Please copy, exactly as they appear below, the lines from the one containing "u_scanner.cnt 3, u_scanner.row_sync" through the one containing "Settings changed: MAX_ROUTING_LAYER".

Collected data
########
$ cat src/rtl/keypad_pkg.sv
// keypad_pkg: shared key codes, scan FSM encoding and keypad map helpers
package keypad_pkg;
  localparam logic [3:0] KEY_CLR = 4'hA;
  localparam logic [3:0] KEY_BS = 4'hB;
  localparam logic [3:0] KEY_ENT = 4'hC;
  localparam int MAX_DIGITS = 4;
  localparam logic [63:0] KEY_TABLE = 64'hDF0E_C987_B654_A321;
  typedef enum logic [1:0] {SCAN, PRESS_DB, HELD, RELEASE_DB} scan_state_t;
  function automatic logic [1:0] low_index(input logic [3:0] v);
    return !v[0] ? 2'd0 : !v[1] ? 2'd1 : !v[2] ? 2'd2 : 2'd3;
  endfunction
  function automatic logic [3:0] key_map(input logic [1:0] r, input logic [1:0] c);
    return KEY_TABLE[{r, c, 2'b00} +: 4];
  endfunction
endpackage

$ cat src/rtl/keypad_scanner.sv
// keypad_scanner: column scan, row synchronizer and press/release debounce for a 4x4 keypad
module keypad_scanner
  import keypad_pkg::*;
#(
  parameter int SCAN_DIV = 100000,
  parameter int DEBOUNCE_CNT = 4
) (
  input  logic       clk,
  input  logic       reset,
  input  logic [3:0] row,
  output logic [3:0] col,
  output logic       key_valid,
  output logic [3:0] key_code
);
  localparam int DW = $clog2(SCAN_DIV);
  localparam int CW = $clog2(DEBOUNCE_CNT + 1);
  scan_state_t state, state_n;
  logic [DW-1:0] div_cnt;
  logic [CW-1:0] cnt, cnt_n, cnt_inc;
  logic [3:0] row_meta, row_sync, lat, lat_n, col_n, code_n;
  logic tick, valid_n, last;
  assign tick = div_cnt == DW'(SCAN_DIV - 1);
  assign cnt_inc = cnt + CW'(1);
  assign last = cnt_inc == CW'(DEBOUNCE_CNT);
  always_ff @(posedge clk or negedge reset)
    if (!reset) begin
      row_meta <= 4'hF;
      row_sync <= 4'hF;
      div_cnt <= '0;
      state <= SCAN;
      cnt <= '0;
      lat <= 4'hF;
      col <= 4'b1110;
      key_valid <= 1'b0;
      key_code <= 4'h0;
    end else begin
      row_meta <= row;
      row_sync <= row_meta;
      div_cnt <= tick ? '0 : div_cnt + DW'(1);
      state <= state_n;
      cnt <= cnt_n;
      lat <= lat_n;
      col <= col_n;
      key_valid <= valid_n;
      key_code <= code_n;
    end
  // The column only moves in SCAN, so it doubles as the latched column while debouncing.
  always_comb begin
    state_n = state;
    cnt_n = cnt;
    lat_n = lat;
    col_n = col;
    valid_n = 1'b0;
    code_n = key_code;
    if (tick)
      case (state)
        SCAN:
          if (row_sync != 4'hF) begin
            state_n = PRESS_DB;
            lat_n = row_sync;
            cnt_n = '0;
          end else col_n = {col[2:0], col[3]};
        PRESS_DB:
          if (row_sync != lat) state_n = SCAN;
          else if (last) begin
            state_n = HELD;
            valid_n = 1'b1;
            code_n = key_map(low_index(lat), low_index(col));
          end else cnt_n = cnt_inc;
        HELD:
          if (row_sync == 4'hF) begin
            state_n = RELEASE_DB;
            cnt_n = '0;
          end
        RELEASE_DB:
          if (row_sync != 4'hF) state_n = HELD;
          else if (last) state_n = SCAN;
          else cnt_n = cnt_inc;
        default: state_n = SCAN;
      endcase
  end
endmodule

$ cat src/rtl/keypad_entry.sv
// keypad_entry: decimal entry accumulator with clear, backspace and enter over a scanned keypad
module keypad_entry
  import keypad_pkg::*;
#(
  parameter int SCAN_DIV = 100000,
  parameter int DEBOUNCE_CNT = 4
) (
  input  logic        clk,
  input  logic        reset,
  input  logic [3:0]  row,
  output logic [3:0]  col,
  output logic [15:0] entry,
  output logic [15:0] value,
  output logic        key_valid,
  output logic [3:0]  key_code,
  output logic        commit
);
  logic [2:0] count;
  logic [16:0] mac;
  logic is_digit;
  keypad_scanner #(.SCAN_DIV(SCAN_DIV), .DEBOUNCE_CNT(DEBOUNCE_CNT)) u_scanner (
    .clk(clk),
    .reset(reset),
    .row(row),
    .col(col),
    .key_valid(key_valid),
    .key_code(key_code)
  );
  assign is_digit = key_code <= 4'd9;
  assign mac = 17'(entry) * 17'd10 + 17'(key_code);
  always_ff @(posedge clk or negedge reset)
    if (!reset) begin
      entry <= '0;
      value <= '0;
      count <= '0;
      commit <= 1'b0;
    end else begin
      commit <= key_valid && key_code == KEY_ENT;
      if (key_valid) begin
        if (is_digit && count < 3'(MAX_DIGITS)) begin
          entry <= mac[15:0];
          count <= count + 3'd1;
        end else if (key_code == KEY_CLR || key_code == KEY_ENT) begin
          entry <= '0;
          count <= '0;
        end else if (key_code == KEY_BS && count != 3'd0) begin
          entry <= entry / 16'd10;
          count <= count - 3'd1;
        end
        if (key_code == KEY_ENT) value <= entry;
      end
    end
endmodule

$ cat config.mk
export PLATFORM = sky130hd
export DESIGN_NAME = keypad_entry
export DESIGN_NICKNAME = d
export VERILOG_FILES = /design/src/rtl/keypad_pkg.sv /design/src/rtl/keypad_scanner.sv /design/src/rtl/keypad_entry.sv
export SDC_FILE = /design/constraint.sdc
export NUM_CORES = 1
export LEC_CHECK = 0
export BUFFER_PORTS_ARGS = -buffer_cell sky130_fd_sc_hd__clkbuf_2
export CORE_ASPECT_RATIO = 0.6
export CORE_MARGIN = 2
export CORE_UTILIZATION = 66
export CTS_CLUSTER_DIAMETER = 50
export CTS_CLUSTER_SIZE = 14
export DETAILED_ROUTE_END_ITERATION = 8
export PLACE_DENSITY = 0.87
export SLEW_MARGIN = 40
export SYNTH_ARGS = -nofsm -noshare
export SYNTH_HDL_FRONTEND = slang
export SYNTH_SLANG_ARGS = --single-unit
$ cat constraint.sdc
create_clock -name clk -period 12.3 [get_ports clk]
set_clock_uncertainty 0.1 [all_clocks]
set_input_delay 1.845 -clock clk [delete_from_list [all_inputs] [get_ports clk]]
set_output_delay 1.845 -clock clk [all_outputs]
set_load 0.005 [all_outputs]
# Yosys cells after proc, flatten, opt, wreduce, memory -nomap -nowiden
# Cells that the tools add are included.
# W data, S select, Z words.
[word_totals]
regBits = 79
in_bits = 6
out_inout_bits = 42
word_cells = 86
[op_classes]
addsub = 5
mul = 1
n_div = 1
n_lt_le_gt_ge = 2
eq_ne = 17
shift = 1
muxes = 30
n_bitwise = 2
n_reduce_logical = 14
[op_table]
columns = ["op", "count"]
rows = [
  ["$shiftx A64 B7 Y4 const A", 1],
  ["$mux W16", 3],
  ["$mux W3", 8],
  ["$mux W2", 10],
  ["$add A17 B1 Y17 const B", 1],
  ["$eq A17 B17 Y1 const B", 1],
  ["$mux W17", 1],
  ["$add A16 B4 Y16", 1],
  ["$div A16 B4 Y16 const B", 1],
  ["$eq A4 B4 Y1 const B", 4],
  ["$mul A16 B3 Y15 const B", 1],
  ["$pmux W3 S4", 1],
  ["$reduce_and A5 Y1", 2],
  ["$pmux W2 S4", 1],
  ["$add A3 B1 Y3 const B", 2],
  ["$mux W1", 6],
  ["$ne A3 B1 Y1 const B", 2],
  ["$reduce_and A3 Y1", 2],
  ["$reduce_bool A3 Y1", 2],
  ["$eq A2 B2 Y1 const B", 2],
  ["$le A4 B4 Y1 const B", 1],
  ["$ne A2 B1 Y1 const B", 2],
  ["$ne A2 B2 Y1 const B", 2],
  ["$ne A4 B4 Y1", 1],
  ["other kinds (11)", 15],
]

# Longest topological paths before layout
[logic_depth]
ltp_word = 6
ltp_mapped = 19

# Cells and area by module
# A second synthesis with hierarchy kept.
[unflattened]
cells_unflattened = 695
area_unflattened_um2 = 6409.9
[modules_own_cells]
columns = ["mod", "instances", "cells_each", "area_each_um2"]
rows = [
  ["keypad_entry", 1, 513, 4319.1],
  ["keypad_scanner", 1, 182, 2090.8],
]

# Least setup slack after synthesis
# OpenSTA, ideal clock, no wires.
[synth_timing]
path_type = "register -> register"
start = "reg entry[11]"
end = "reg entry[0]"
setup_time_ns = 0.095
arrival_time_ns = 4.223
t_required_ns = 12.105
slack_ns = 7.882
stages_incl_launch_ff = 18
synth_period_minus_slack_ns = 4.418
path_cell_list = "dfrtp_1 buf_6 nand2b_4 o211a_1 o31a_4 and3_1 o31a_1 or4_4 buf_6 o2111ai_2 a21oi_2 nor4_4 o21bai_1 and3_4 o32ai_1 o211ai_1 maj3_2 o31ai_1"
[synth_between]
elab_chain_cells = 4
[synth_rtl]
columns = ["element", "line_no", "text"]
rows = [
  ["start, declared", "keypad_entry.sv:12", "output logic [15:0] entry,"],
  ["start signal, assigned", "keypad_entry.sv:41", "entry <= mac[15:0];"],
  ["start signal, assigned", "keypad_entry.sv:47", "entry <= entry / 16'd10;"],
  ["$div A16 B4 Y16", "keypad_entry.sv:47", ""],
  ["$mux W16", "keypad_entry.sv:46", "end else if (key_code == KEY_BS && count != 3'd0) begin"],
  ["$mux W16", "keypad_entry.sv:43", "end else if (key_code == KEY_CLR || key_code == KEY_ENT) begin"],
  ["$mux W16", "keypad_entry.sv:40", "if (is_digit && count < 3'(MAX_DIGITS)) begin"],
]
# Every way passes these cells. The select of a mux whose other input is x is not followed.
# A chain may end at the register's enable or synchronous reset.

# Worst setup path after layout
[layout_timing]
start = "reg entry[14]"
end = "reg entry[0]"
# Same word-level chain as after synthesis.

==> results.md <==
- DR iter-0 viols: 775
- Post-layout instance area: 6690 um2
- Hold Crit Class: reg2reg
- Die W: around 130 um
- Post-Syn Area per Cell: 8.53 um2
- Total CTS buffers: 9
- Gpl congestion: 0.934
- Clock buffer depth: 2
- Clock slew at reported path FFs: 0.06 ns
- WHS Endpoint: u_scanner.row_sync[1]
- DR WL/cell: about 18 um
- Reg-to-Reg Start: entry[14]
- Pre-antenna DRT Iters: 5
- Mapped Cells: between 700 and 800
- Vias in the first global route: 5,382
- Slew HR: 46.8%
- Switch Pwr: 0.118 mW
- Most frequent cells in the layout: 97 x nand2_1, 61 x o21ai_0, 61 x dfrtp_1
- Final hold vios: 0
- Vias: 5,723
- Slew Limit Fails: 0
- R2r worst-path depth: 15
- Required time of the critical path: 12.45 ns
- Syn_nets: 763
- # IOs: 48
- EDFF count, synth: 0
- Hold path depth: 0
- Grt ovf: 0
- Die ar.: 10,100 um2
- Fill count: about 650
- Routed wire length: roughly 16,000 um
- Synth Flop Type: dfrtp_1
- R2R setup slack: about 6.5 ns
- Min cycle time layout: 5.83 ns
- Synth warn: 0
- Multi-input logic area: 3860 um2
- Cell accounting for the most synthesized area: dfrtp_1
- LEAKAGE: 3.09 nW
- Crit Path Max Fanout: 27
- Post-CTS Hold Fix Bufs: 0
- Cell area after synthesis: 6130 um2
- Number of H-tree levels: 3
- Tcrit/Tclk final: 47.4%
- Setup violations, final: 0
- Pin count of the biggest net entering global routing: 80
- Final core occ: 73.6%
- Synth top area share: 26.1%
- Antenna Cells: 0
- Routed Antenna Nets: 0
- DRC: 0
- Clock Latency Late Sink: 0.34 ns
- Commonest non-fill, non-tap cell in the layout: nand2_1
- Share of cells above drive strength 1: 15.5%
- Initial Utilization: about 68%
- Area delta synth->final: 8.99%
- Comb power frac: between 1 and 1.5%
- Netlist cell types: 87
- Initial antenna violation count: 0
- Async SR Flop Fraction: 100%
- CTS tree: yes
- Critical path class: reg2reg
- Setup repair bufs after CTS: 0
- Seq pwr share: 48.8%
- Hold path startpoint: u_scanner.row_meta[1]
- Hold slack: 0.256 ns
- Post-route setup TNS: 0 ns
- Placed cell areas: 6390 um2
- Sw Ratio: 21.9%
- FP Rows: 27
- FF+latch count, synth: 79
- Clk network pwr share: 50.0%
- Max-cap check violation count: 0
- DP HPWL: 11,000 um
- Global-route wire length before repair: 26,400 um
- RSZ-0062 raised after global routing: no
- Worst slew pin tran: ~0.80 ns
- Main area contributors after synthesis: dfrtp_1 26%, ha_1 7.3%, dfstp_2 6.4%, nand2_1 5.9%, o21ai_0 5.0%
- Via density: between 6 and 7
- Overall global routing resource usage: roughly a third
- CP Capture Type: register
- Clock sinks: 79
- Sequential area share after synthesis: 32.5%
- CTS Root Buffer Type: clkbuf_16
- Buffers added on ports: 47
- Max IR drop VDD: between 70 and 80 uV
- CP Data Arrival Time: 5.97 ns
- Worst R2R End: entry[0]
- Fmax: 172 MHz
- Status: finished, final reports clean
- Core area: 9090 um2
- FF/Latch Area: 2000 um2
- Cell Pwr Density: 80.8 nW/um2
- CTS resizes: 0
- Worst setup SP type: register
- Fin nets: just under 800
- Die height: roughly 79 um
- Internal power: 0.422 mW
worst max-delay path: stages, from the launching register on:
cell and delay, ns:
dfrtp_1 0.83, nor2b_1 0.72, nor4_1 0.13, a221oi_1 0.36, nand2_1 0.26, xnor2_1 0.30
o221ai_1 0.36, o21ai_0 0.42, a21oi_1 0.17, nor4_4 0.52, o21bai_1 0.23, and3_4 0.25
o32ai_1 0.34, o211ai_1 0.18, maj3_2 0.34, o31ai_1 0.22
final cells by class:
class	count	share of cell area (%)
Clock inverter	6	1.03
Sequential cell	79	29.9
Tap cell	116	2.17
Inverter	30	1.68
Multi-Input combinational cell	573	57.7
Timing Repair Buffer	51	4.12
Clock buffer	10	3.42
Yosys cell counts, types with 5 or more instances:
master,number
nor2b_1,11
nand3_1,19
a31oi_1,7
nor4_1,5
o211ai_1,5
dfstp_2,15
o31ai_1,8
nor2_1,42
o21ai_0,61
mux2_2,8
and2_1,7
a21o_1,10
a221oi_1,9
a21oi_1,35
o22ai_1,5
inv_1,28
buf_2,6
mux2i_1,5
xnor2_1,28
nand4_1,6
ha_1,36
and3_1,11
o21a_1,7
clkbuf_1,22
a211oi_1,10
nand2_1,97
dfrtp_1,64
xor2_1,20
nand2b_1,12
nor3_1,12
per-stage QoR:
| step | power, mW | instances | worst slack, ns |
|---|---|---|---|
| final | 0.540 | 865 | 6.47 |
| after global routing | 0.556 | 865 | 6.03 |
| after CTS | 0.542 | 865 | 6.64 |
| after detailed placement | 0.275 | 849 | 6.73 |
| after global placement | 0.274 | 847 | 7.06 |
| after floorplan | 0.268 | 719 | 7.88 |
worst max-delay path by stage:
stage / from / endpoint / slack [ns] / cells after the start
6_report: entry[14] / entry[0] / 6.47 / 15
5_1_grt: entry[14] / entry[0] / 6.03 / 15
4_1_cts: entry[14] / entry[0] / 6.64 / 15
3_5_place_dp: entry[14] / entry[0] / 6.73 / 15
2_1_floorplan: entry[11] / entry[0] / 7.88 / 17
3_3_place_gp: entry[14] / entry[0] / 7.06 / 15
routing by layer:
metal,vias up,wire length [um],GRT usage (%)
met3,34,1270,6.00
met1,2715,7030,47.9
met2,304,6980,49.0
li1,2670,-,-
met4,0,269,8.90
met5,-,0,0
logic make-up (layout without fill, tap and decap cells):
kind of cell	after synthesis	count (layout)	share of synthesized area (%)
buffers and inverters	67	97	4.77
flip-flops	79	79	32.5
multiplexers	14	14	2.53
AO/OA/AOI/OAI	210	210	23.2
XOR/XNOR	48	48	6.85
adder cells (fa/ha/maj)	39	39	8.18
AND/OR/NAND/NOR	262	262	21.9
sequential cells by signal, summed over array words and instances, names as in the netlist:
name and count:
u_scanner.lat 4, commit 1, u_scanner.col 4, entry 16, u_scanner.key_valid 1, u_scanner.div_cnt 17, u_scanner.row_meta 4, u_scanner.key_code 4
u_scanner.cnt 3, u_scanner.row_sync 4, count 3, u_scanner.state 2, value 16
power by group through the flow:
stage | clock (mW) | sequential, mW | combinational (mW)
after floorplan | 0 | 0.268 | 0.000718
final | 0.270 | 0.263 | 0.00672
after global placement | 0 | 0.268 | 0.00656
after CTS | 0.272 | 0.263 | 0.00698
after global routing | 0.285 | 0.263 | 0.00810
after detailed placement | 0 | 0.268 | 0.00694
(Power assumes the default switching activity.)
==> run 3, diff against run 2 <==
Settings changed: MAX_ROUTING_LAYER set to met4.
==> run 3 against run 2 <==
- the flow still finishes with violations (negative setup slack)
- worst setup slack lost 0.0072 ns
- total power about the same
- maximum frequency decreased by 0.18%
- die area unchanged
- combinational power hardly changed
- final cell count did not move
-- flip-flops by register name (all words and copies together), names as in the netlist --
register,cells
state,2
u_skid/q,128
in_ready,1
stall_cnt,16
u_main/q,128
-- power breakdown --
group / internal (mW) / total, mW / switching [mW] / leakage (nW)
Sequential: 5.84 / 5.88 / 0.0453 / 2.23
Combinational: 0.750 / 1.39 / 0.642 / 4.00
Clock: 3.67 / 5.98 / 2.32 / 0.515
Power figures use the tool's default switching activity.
########
| Reply to the task |
u_scanner.cnt 3, u_scanner.row_sync 4, count 3, u_scanner.state 2, value 16
power by group through the flow:
stage | clock (mW) | sequential, mW | combinational (mW)
after floorplan | 0 | 0.268 | 0.000718
final | 0.270 | 0.263 | 0.00672
after global placement | 0 | 0.268 | 0.00656
after CTS | 0.272 | 0.263 | 0.00698
after global routing | 0.285 | 0.263 | 0.00810
after detailed placement | 0 | 0.268 | 0.00694
(Power assumes the default switching activity.)
==> run 3, diff against run 2 <==
Settings changed: MAX_ROUTING_LAYER set to met4.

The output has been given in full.